YOUR TASK: For each line of the listing that includes the word "global", show the whole line.

DATASET EXTRACT:
- - - -
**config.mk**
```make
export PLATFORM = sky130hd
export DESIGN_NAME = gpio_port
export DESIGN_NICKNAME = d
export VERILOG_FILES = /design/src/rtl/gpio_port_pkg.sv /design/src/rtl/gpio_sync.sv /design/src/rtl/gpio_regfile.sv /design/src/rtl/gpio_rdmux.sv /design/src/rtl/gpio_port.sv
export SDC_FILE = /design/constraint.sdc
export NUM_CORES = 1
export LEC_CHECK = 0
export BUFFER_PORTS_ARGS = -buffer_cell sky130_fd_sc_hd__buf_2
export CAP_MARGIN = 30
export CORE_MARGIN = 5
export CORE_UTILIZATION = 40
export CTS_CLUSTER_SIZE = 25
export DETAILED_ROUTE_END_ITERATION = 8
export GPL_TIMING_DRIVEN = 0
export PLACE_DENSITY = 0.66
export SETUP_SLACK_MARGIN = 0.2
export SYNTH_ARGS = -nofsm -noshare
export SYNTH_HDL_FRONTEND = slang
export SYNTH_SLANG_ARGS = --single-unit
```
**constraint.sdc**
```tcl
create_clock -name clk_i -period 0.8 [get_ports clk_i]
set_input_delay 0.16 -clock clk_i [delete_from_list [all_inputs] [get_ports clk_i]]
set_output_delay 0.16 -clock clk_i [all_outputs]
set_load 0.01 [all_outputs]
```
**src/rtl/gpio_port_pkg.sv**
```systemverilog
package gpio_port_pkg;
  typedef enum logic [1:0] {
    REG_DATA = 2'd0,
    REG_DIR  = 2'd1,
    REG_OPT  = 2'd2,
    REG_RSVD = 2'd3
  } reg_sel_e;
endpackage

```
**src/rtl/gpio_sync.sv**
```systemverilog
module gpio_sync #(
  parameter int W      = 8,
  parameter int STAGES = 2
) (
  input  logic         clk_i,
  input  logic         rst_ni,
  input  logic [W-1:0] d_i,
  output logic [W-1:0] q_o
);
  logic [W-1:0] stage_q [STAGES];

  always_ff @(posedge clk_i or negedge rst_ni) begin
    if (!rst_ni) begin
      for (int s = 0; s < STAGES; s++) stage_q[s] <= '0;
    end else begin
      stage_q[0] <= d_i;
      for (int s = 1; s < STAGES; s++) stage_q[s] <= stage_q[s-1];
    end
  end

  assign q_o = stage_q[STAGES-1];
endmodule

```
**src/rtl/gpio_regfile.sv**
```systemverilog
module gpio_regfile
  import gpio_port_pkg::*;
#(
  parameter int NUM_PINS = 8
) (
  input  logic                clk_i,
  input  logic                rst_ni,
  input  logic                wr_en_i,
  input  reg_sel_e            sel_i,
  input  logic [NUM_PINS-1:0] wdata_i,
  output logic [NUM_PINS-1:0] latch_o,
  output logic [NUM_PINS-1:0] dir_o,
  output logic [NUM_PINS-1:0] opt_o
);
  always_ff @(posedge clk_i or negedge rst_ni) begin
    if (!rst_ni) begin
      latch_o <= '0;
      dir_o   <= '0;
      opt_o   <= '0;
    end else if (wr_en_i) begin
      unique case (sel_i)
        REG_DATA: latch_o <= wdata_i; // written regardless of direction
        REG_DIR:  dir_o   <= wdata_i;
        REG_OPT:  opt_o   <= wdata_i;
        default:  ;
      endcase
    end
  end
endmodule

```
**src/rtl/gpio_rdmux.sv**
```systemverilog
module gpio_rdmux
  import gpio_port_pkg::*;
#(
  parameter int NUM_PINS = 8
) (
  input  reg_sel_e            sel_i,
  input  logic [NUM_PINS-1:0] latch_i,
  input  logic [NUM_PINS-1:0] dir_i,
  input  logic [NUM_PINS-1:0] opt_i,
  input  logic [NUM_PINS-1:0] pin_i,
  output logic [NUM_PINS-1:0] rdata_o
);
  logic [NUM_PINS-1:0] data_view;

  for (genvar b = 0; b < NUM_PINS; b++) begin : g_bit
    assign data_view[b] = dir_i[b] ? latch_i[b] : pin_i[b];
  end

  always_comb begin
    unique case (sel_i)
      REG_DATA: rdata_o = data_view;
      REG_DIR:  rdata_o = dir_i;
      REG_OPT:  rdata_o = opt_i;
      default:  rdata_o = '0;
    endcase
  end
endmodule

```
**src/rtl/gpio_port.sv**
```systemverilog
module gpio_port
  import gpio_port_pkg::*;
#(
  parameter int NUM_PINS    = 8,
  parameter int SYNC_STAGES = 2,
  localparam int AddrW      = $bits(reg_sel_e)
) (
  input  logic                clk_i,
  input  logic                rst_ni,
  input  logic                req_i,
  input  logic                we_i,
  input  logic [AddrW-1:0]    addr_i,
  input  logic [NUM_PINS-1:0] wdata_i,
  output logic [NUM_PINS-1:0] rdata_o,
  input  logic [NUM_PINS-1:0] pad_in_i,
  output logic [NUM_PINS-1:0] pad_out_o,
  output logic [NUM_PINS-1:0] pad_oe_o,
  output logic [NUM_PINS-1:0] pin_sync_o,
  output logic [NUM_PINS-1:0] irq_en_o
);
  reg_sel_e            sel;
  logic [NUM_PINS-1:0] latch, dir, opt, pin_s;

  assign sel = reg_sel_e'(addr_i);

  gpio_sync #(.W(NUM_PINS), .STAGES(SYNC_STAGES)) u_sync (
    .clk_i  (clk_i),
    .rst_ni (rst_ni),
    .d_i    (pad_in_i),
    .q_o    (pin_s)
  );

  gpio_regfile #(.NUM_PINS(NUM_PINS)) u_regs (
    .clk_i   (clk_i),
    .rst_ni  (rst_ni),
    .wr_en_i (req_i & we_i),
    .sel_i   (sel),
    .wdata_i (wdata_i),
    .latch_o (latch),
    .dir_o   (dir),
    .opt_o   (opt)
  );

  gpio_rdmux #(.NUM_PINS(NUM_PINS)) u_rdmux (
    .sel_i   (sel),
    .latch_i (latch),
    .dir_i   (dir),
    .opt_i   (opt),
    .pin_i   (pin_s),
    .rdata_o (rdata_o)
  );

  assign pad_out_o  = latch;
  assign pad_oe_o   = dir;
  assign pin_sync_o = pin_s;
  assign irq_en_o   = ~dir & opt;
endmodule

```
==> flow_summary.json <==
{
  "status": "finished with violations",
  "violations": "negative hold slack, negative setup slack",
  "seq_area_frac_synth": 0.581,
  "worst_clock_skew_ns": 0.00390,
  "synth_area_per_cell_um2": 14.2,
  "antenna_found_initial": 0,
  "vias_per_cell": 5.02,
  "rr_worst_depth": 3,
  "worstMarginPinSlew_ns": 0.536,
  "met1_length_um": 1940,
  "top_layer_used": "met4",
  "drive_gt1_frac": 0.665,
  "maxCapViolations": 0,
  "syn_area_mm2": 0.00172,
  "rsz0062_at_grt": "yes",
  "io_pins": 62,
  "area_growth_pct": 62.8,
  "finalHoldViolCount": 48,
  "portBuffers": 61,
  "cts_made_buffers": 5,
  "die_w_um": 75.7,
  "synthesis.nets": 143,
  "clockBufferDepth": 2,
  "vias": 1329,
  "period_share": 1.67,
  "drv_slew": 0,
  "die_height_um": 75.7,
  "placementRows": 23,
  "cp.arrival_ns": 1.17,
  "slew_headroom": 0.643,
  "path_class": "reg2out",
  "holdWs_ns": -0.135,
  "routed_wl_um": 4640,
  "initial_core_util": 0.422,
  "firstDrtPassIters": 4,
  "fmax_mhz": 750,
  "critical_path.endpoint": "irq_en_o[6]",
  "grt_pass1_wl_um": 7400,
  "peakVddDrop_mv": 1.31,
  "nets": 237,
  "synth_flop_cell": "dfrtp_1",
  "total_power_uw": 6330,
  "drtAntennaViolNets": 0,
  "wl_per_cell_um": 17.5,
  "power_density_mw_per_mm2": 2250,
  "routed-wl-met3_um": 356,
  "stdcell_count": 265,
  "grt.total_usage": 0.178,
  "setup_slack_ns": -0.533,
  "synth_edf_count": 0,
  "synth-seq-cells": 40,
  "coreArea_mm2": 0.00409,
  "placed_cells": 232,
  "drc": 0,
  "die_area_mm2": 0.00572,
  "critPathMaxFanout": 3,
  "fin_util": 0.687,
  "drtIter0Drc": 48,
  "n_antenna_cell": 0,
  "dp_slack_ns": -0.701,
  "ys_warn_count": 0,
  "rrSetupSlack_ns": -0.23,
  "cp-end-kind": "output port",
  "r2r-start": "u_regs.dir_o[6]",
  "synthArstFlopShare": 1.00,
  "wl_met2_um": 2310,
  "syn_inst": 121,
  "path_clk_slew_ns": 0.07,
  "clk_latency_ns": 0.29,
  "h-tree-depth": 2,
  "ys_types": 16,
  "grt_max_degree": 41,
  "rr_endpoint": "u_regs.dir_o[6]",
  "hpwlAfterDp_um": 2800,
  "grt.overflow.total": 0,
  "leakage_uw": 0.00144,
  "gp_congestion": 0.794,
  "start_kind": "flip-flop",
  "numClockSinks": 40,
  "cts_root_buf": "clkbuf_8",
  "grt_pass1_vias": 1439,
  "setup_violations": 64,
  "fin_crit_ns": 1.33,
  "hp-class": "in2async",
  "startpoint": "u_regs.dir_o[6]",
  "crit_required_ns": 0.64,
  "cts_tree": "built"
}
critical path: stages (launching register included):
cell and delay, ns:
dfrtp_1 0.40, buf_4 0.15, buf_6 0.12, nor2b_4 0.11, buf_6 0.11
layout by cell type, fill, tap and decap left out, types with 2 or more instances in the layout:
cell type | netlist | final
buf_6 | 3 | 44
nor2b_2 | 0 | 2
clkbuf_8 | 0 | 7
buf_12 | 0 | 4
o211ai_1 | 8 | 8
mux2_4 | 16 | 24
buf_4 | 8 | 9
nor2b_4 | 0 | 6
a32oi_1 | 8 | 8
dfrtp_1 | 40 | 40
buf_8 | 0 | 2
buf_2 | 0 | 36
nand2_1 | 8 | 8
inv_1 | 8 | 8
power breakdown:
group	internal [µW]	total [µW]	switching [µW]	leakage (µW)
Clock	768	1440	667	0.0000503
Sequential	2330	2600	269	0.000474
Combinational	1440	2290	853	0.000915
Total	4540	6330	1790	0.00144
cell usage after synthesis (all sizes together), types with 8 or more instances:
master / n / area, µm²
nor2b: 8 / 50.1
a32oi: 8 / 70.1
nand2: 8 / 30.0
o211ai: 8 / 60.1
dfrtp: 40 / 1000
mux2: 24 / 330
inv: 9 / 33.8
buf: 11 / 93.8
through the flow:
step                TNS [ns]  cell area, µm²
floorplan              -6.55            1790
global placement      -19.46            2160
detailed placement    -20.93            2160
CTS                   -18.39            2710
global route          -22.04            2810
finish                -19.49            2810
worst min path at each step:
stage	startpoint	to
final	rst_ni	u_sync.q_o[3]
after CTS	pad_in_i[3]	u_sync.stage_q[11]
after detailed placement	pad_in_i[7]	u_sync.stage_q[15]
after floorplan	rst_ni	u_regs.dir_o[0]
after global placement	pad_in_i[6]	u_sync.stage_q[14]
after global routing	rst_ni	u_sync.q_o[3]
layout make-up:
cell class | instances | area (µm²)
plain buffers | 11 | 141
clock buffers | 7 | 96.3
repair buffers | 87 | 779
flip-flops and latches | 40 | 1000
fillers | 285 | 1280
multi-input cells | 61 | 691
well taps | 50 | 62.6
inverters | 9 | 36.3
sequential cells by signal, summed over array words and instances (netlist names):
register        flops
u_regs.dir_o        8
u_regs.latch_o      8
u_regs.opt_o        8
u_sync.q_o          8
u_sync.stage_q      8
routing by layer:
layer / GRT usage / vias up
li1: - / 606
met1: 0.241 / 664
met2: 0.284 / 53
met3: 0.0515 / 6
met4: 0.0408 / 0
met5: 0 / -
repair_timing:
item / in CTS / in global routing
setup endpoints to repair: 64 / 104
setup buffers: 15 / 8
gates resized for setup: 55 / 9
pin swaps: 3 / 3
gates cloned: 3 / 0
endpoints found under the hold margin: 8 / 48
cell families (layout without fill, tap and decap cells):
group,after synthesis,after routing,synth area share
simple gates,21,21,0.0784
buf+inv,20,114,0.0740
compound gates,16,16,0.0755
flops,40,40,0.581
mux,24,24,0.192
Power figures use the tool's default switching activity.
- - - -
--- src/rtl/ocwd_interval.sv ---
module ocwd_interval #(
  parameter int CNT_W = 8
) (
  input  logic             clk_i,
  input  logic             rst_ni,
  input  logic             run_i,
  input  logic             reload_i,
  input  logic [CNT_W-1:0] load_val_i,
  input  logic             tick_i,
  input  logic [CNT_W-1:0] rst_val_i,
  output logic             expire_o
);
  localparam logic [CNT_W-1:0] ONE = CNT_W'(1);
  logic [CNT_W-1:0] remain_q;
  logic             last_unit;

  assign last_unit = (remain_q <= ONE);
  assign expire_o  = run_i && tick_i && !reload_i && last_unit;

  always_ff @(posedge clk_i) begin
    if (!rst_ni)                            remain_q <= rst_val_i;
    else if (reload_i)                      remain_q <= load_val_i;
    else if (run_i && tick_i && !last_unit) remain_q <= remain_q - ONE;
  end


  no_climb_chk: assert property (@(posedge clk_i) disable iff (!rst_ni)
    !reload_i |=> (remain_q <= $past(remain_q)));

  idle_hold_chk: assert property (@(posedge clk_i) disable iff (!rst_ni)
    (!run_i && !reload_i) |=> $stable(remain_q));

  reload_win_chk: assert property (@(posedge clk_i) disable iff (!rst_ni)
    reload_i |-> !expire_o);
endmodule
- - - -
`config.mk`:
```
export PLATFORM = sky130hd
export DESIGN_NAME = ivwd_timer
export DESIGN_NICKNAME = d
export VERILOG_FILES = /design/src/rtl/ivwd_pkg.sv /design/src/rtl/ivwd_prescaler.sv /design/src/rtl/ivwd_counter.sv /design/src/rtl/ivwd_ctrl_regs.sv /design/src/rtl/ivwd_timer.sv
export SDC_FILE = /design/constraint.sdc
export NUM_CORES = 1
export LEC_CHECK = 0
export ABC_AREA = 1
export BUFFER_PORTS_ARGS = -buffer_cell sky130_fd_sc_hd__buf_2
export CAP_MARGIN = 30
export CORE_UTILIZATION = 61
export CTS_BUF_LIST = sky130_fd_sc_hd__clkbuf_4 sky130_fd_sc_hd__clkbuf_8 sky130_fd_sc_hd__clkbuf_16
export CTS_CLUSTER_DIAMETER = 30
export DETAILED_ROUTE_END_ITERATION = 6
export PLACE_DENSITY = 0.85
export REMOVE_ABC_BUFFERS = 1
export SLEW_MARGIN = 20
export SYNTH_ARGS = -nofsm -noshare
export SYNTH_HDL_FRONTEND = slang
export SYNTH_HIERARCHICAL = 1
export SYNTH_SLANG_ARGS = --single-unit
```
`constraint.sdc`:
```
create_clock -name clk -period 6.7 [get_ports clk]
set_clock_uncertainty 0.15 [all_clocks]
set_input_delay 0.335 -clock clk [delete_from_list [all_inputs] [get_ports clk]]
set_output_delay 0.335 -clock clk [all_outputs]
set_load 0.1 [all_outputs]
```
- - - -
ANSWER FOR THE TASK:
global placement      -19.46            2160
global route          -22.04            2810
after global placement	pad_in_i[6]	u_sync.stage_q[14]
after global routing	rst_ni	u_sync.q_o[3]
item / in CTS / in global routing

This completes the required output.